Jack ReacherJack Reacher
Jack Reacher

Jack Reacher

Paramount, £21.99

True, his physical attributes fell short of the mark, but while the much remarked-upon height difference between the 5ft 7in Cruise and the eponymous 6ft 5in hero of Lee Child’s novels horrified Reacher’s literary fanbase, in movie terms, Cruise remains a good casting choice. In lieu of having an actor who matches the physical description, writer/director Christopher McQuarrie (The Way of the Gun) simply capitalises on Cruise’s larger-than-life persona so that when the character walks into a police station, a lawyer’s office or a bar, he still turns heads because he looks and acts like, well, Tom Cruise.
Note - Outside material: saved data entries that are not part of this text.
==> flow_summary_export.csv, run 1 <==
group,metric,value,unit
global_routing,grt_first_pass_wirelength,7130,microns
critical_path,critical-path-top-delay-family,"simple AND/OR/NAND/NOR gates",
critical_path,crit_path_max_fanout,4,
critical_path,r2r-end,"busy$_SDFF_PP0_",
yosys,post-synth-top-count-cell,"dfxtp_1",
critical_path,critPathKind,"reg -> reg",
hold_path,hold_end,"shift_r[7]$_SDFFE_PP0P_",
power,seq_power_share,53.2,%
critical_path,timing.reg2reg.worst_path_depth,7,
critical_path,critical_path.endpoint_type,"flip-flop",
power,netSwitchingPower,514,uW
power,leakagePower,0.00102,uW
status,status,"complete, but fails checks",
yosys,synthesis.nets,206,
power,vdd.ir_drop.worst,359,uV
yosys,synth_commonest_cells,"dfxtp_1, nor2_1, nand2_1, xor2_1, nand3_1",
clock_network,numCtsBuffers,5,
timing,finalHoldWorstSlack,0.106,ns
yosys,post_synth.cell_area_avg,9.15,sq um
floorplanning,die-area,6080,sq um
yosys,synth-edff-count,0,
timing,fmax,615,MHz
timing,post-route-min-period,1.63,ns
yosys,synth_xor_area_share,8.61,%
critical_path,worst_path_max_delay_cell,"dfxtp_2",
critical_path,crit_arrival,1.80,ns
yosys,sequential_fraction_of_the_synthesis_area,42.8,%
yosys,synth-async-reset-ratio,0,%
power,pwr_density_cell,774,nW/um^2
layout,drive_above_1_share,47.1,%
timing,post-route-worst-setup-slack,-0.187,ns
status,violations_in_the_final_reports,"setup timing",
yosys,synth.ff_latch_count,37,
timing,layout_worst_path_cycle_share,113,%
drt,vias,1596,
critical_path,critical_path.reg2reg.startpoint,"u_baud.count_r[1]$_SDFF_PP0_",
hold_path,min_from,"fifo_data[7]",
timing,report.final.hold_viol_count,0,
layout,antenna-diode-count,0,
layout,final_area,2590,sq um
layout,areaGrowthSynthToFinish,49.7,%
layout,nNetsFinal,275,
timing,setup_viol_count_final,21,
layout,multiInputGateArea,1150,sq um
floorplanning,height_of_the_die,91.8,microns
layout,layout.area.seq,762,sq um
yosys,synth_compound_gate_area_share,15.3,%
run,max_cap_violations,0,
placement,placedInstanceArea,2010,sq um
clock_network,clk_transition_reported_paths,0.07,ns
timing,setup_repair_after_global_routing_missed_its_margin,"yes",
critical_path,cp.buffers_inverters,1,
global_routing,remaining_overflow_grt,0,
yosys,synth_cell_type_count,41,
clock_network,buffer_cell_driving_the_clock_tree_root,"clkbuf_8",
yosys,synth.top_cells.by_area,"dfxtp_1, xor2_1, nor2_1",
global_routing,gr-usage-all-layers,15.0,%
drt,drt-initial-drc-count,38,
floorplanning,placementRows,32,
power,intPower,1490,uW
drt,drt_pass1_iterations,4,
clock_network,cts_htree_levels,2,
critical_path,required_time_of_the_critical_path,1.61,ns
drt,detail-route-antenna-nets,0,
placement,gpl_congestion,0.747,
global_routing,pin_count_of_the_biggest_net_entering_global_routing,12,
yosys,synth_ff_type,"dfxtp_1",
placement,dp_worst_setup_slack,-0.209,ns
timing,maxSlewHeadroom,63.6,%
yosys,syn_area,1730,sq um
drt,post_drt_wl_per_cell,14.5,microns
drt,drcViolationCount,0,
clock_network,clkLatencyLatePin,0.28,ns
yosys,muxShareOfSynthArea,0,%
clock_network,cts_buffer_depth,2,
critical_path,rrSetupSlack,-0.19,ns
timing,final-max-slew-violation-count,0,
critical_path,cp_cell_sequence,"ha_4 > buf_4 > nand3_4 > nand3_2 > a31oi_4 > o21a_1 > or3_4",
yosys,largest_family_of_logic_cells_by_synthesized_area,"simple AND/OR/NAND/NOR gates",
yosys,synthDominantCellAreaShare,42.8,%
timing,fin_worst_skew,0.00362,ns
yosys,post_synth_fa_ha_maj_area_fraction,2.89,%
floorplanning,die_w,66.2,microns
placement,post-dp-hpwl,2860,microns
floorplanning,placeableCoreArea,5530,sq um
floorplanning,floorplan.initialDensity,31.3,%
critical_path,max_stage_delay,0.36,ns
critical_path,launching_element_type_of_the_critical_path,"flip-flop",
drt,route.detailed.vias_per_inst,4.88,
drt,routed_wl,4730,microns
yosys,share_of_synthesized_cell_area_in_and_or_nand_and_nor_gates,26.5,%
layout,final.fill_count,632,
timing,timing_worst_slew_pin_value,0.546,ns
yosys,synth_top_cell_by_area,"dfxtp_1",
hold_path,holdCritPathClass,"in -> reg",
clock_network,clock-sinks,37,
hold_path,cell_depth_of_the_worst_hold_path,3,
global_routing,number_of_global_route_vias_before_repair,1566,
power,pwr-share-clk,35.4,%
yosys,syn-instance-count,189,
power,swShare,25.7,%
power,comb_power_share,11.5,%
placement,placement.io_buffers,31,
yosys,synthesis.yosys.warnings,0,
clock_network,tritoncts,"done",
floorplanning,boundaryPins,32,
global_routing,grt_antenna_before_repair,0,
`src/rtl/mdu_pkg.sv`:
```
// Shared op-code and FSM encodings for the multiply/divide unit.
// Op codes not listed here decode as no-op in mul_div_unit.
package mdu_pkg;

  localparam logic [3:0] OP_MULT  = 4'd0;
  localparam logic [3:0] OP_MULTU = 4'd1;
  localparam logic [3:0] OP_DIV   = 4'd2;
  localparam logic [3:0] OP_DIVU  = 4'd3;
  localparam logic [3:0] OP_MTHI  = 4'd4;
  localparam logic [3:0] OP_MTLO  = 4'd5;
  localparam logic [3:0] OP_MADD  = 4'd6;
  localparam logic [3:0] OP_MADDU = 4'd7;
  localparam logic [3:0] OP_MSUB  = 4'd8;
  localparam logic [3:0] OP_MSUBU = 4'd9;

  typedef enum logic [1:0] {
    ST_IDLE = 2'd0,
    ST_MUL  = 2'd1,
    ST_DIV  = 2'd2,
    ST_FIX  = 2'd3
  } mdu_state_e;

  function automatic logic op_is_signed(input logic [3:0] op);
    return (op == OP_MULT) || (op == OP_DIV) || (op == OP_MADD) || (op == OP_MSUB);
  endfunction

endpackage

```
`src/rtl/mdu_div_step.sv`:
```
// One restoring-division step: shift in the next dividend bit, trial-subtract the divisor.
// Purely combinational; requires i_rem < i_dvs for a valid quotient bit.
module mdu_div_step #(
  parameter int WIDTH = 32
) (
  input  logic [WIDTH-1:0] i_rem,
  input  logic             i_bit,
  input  logic [WIDTH-1:0] i_dvs,
  output logic [WIDTH-1:0] o_rem,
  output logic             o_q
);

  logic [WIDTH:0] w_shift;
  logic [WIDTH:0] w_diff;

  assign w_shift = {i_rem, i_bit};
  assign w_diff  = w_shift - {1'b0, i_dvs};
  // Top bit of the difference is the borrow: set means the divisor did not fit.
  assign o_q     = ~w_diff[WIDTH];
  assign o_rem   = o_q ? w_diff[WIDTH-1:0] : w_shift[WIDTH-1:0];

endmodule

```
`src/rtl/mul_div_unit.sv`:
```
// HI/LO multiply/divide unit: MUL_LAT-cycle multiply, WIDTH+1-cycle restoring divide, 1-edge mthi/mtlo.
// Define MDU_MADD_EN to add madd/maddu/msub/msubu accumulate ops; otherwise they decode as no-op.
module mul_div_unit
  import mdu_pkg::*;
#(
  parameter int WIDTH   = 32,
  parameter int MUL_LAT = 5
) (
  input  logic             clk,
  input  logic             reset_n,
  input  logic             start,
  input  logic [3:0]       op,
  input  logic [WIDTH-1:0] A,
  input  logic [WIDTH-1:0] B,
  input  logic             cancel,
  output logic             busy,
  output logic [WIDTH-1:0] HI,
  output logic [WIDTH-1:0] LO
);

  localparam int CNT_W = $clog2((MUL_LAT > WIDTH) ? MUL_LAT : WIDTH) + 1;

  mdu_state_e         r_state, w_state_nxt;
  logic [CNT_W-1:0]   r_cnt;
  logic [3:0]         r_op;
  logic [WIDTH-1:0]   r_a, r_b;
  logic [WIDTH-1:0]   r_rem, r_quo, r_dvs;
  logic [WIDTH-1:0]   r_hi, r_lo;
  logic               r_busy;

  logic               w_op_mul, w_op_div;
  logic               w_accept, w_mul_done, w_div_step, w_fix, w_mthi, w_mtlo;
  logic               w_sgn, w_neg_q, w_neg_r, w_qbit;
  logic [WIDTH-1:0]   w_rem_nxt, w_quo_fix, w_rem_fix;
  logic [2*WIDTH-1:0] w_a_ext, w_b_ext, w_prod, w_mul_res;

  assign busy = r_busy;
  assign HI   = r_hi;
  assign LO   = r_lo;

`ifdef MDU_MADD_EN
  assign w_op_mul = (op == OP_MULT) || (op == OP_MULTU) || (op == OP_MADD) ||
                    (op == OP_MADDU) || (op == OP_MSUB) || (op == OP_MSUBU);
`else
  assign w_op_mul = (op == OP_MULT) || (op == OP_MULTU);
`endif
  assign w_op_div = (op == OP_DIV) || (op == OP_DIVU);

  always_ff @(posedge clk or negedge reset_n) begin
    if (!reset_n) r_state <= ST_IDLE;
    else          r_state <= w_state_nxt;
  end

  // Cancel beats both a fresh start and an op that is about to complete.
  always_comb begin
    w_state_nxt = r_state;
    w_accept    = 1'b0;
    w_mul_done  = 1'b0;
    w_div_step  = 1'b0;
    w_fix       = 1'b0;
    w_mthi      = 1'b0;
    w_mtlo      = 1'b0;
    case (r_state)
      ST_IDLE: begin
        if (start && !cancel) begin
          if (w_op_mul) begin
            w_state_nxt = ST_MUL;
            w_accept    = 1'b1;
          end else if (w_op_div) begin
            w_state_nxt = ST_DIV;
            w_accept    = 1'b1;
          end else if (op == OP_MTHI) begin
            w_mthi = 1'b1;
          end else if (op == OP_MTLO) begin
            w_mtlo = 1'b1;
          end
        end
      end
      ST_MUL: begin
        if (cancel) begin
          w_state_nxt = ST_IDLE;
        end else if (r_cnt == '0) begin
          w_state_nxt = ST_IDLE;
          w_mul_done  = 1'b1;
        end
      end
      ST_DIV: begin
        if (cancel) begin
          w_state_nxt = ST_IDLE;
        end else begin
          w_div_step = 1'b1;
          if (r_cnt == '0) w_state_nxt = ST_FIX;
        end
      end
      ST_FIX: begin
        w_state_nxt = ST_IDLE;
        w_fix       = !cancel;
      end
      default: w_state_nxt = ST_IDLE;
    endcase
  end

  // Sign-extending to 2*WIDTH makes one multiplier serve both signed and unsigned ops.
  assign w_sgn   = op_is_signed(r_op);
  assign w_a_ext = {{WIDTH{w_sgn & r_a[WIDTH-1]}}, r_a};
  assign w_b_ext = {{WIDTH{w_sgn & r_b[WIDTH-1]}}, r_b};
  assign w_prod  = w_a_ext * w_b_ext;

`ifdef MDU_MADD_EN
  always_comb begin
    w_mul_res = w_prod;
    if ((r_op == OP_MADD) || (r_op == OP_MADDU))      w_mul_res = {r_hi, r_lo} + w_prod;
    else if ((r_op == OP_MSUB) || (r_op == OP_MSUBU)) w_mul_res = {r_hi, r_lo} - w_prod;
  end
`else
  assign w_mul_res = w_prod;
`endif

  mdu_div_step #(.WIDTH(WIDTH)) u_div_step (
    .i_rem (r_rem),
    .i_bit (r_quo[WIDTH-1]),
    .i_dvs (r_dvs),
    .o_rem (w_rem_nxt),
    .o_q   (w_qbit)
  );

  assign w_neg_q   = w_sgn & (r_a[WIDTH-1] ^ r_b[WIDTH-1]);
  assign w_neg_r   = w_sgn & r_a[WIDTH-1];
  assign w_quo_fix = w_neg_q ? -r_quo : r_quo;
  assign w_rem_fix = w_neg_r ? -r_rem : r_rem;

  always_ff @(posedge clk or negedge reset_n) begin
    if (!reset_n) begin
      r_cnt  <= '0;
      r_op   <= '0;
      r_a    <= '0;
      r_b    <= '0;
      r_rem  <= '0;
      r_quo  <= '0;
      r_dvs  <= '0;
      r_hi   <= '0;
      r_lo   <= '0;
      r_busy <= 1'b0;
    end else begin
      r_busy <= (w_state_nxt != ST_IDLE);
      if (w_accept) begin
        r_op  <= op;
        r_a   <= A;
        r_b   <= B;
        r_rem <= '0;
        r_quo <= (op_is_signed(op) && A[WIDTH-1]) ? -A : A;
        r_dvs <= (op_is_signed(op) && B[WIDTH-1]) ? -B : B;
        r_cnt <= w_op_mul ? CNT_W'(MUL_LAT - 1) : CNT_W'(WIDTH - 1);
      end else if ((r_state == ST_MUL || r_state == ST_DIV) && r_cnt != '0) begin
        r_cnt <= r_cnt - CNT_W'(1);
      end
      if (w_div_step) begin
        r_rem <= w_rem_nxt;
        r_quo <= {r_quo[WIDTH-2:0], w_qbit};
      end
      if (w_mthi) r_hi <= A;
      if (w_mtlo) r_lo <= A;
      if (w_mul_done) {r_hi, r_lo} <= w_mul_res;
      if (w_fix) begin
        if (r_b == '0) begin
          r_lo <= '1;
          r_hi <= r_a;
        end else begin
          r_lo <= w_quo_fix;
          r_hi <= w_rem_fix;
        end
      end
    end
  end

endmodule

```
`config.mk`:
```
export PLATFORM = sky130hd
export DESIGN_NAME = mul_div_unit
export DESIGN_NICKNAME = d
export VERILOG_FILES = /design/src/rtl/mdu_pkg.sv /design/src/rtl/mdu_div_step.sv /design/src/rtl/mul_div_unit.sv
export SDC_FILE = /design/constraint.sdc
export NUM_CORES = 2
export LEC_CHECK = 0
export ABC_AREA = 1
export CORE_UTILIZATION = 44
export CTS_CLUSTER_SIZE = 8
export DETAILED_ROUTE_END_ITERATION = 8
export REMOVE_ABC_BUFFERS = 1
export SETUP_SLACK_MARGIN = 0.5
export SYNTH_ARGS = -nofsm -noshare
export SYNTH_HDL_FRONTEND = slang
export SYNTH_HIERARCHICAL = 1
export SYNTH_SLANG_ARGS = --single-unit
```
`constraint.sdc`:
```
create_clock -name clk -period 20.8 [get_ports clk]
set_clock_uncertainty 0.1 [all_clocks]
set_input_delay 4.16 -clock clk [delete_from_list [all_inputs] [get_ports clk]]
set_output_delay 4.16 -clock clk [all_outputs]
set_load 0.005 [all_outputs]
```
==> metrics.md <==
| Metric | Value |
|---|---|
| Status | `completed` |
| Top Ports | `137` |
| Drt pass-1 iters | `6` |
| TritonCTS clock tree | `done` |
| HP Start | `r_cnt[5]$_DFFE_PN0P_` |
| CP required | `about 21 ns` |
| Top layer used by detailed routing | `met5` |
| Pins Over Slew Limit | `0` |
| Post-synth top cells | `nand2_1 (2118), inv_1 (1852), fa_1 (1126)` |
| Wire per inst | `a little over 20 um` |
| Antenna violations before repair | `8` |
| Share of flip-flops with an asynchronous set or reset | `100%` |
| Routed Antenna Nets | `0` |
| Largest cells by area after synthesis | `fa_1 (40%), nand2_1 (14%), inv_1 (12%)` |
| Mapped Avg Cell Area | `between 7 and 8 um^2` |
| Initial Utilization | `around 44%` |
| Port buffer count | `around 140` |
| Top-area cell type share of the netlist area | `between 30 and 40%` |
| Synth Register Bits | `roughly 240` |
| Remaining Overflow, GRT | `0` |
| Setup violations, final | `0` |
| Global-route wire length before repair | `293000 um` |
| Post-synthesis sequential area ratio | `about a tenth` |
| Final setup TNS | `0 ns` |
| Pin count of the biggest net entering global routing | `slightly above 100` |
| Final Cycle Share | `approximately 42%` |
| Syn. warnings | `6` |
| Netlist cell types | `55` |
| Num CTS Buffers | `37` |
| Worst-Margin Slew | `roughly 1.2 ns` |
| Die area | `~130000 um^2` |
| Post-DP HPWL | `152000 um` |
| # H-tree levels | `2` |
| Endpoint type of the worst setup path | `flip-flop` |
| Reg2reg start | `r_op[1]$_DFFE_PN0P_` |
| Post-CTS Repair Setup Buffers | `0` |
| Met1 Routed Length | `~83000 um` |
| Detail Route met2 WL | `roughly 87000 um` |
| CTS max path bufs | `3` |
| RSZ-0062 raised after global routing | `no` |
| CP Class | `flip-flop to flip-flop` |
| End of the critical path | `HI[29]$_DFFE_PN0P_` |
| Layout Nets | `about 8900` |
| Vias in the first global route | `49000` |
| Share of cells above drive strength 1 | `under 10%` |
| Class of the worst hold path | `flip-flop to flip-flop` |
| EDFF count, synth | `0` |
| Upper clock frequency limit | `between 0.1 and 0.15 GHz` |
| DRC violations left | `0` |
| RR Endpoint | `HI[29]$_DFFE_PN0P_` |
| Synth Flop Type | `dfrtp_1` |
| Final wirelength | `around 190000 um` |
| RePlAce Congestion | `between 0.9 and 1` |
| Syn Inst Count | `around 7500` |
| Synth Cell Area | `56400 um^2` |
| Total global-route track usage | `between 20% and 30%` |
| CP startpoint | `r_op[1]$_DFFE_PN0P_` |
| Synth-to-layout area growth | `6.53%` |
| Post-cts resize count | `0` |
| Max-Cap Viols | `0` |
| Hold_buf cts | `0` |
| Fin util | `between 40% and 50%` |
| Rows | `between 100 and 150` |
| CTS clk-pin slew, worst paths | `0.05 ns` |
| Clk sinks | `236` |
| Die Span X | `about 360 um` |
| Endpoints failing hold | `0` |
| Root buf cell | `clkbuf_16` |
| Largest area contributor in the netlist | `fa_1` |
| Worst r2r path cells | `27` |
| CP startpoint kind | `flip-flop` |
| Core ar. | `~130000 um^2` |
| Via count | `about 48000` |
| DRC violation total after the first TritonRoute iteration | `between 3000 and 4000` |
| Clock Latency Late Sink | `0.55 ns` |
| Minimum clock period | `between 8 and 9 ns` |
| Die height | `360 um` |
| CP max FO | `32` |
| Most common cell in the netlist | `nand2_1` |
| Register-to-register setup slack | `approximately 12 ns` |
| Critical Path AT | `slightly above 9 ns` |
| Relative slew slack | `between 10% and 20%` |
| Via density per instance | `approximately 5.2` |
| Met3 wire length | `around 12000 um` |
## how the worst min path moves through the flow
stage | endpoint | cells past startpoint | slack [ns]
floorplan | r_op[3]$_DFFE_PN0P_ | 2 | 0.34
global placement | r_op[3]$_DFFE_PN0P_ | 2 | 0.35
detailed placement | r_op[3]$_DFFE_PN0P_ | 2 | 0.36
CTS | r_op[3]$_DFFE_PN0P_ | 2 | 0.37
global route | r_b[30]$_DFFE_PN0P_ | 2 | 0.40
finish | r_cnt[5]$_DFFE_PN0P_ | 1 | 0.37
## stage by stage
step | setup slack (ns) | std cells | cell area, um^2 | hold slack (ns)
final | 11.98 | 9101 | 60100 | 0.368
after global routing | 11.51 | 9099 | 60100 | 0.397
after CTS | 12.06 | 9099 | 60100 | 0.369
after detailed placement | 12.08 | 9047 | 59100 | 0.356
after global placement | 12.14 | 9047 | 59100 | 0.353
after floorplan | 12.83 | 7163 | 55000 | 0.336
## final cells by class
class | instances | area [um^2]
clock buffers | 48 | 997
multi-input cells | 5030 | 42000
inverters | 1897 | 7120
diodes | 2 | 5.00
clock inverters | 4 | 31.3
repair buffers | 222 | 2010
well taps | 1662 | 2080
fillers | 12900 | 67200
flip-flops and latches | 236 | 5910
## registers in the layout, summed over array words and instances, names as in the netlist
signal   cells
HI          32
LO          32
busy         1
r_a         32
r_b         32
r_cnt        6
r_dvs       31
r_op         4
r_quo       32
r_rem       32
r_state      2
## placed cells by master (no fill, tap or decap), types with 27 or more instances in the layout
cell,instances
inv_2,43
nor3_1,39
inv_1,1852
nand2_1,2118
nand4_1,47
buf_4,86
fa_1,1126
a21oi_1,238
dfrtp_1,233
nand3_1,251
clkbuf_16,37
o21ai_1,42
clkdlybuf4s50_1,135
o21ai_0,204
o211ai_1,39
nor2_1,382
xor2_1,65
o221ai_1,27
ha_1,254
===== config.mk =====
export PLATFORM = sky130hd
export DESIGN_NAME = systolic_array_driver_flat
export DESIGN_NICKNAME = d
export VERILOG_FILES = /design/src/rtl/systolic_array_driver_if.sv /design/src/rtl/systolic_array_driver.sv /design/src/flat_wrapper.sv
export SDC_FILE = /design/constraint.sdc
export NUM_CORES = 1
export LEC_CHECK = 0
export CELL_PAD_IN_SITES_DETAIL_PLACEMENT = 1
export CELL_PAD_IN_SITES_GLOBAL_PLACEMENT = 2
export CORE_MARGIN = 3
export CORE_UTILIZATION = 27
export CTS_CLUSTER_DIAMETER = 50
export DETAILED_ROUTE_END_ITERATION = 8
export PLACE_DENSITY = 0.8
export SYNTH_ARGS = -nofsm -noshare
export SYNTH_HDL_FRONTEND = slang
export SYNTH_SLANG_ARGS = --single-unit

===== constraint.sdc =====
create_clock -name clk -period 1.8 [get_ports clk]
set_clock_uncertainty 0.05 [all_clocks]
set_input_delay 0.36 -clock clk [delete_from_list [all_inputs] [get_ports clk]]
set_output_delay 0.36 -clock clk [all_outputs]
set_load 0.02 [all_outputs]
That innate Cruise-ness helps make all the lone wolf tropes inherent in the character much more palatable too; it’s easy to buy into the fact that he’s an ex-military cop living off the grid because such a ridiculous, well-worn concept can no longer be played wholly straight. The film – based on Child’s novel One Shot – sees McQuarrie and Cruise having fun with the concept as Reacher (Cruise) is called upon to get to the bottom of killing spree in which the gunman in custody may well be innocent. Adding extra layers of barminess is Grizzly Man director Werner Herzog. Cast as the bad guy, he imbues his line readings with the same strange, philosophical tone-of-voice he uses in his wondrous documentaries, making everything his finger-chewing, cloudy-eyed weirdo says in the film have the awful ring of truth to it – no matter how ludicrously conceived his character’s back story is.

Lords of Salem

Momentum, £14.99

To date, Rob Zombie’s original horror films (House of 1000 Corpses, The Devil’s Rejects) have tended towards the uber-grizzly, Grindhouse-end of the horror spectrum. Lords of Salem seems almost respectable by comparison – or as respectable as a satanic panic movie in which a coven is summoned by a piece of heavy metal music can be. Zombie is let down by his decision to cast his wife, Sheri Moon Zombie, in the lead. She just can’t make the potentially interesting story of a DJ who starts having debilitating hallucinations after being exposed to a mysterious album in any way compelling.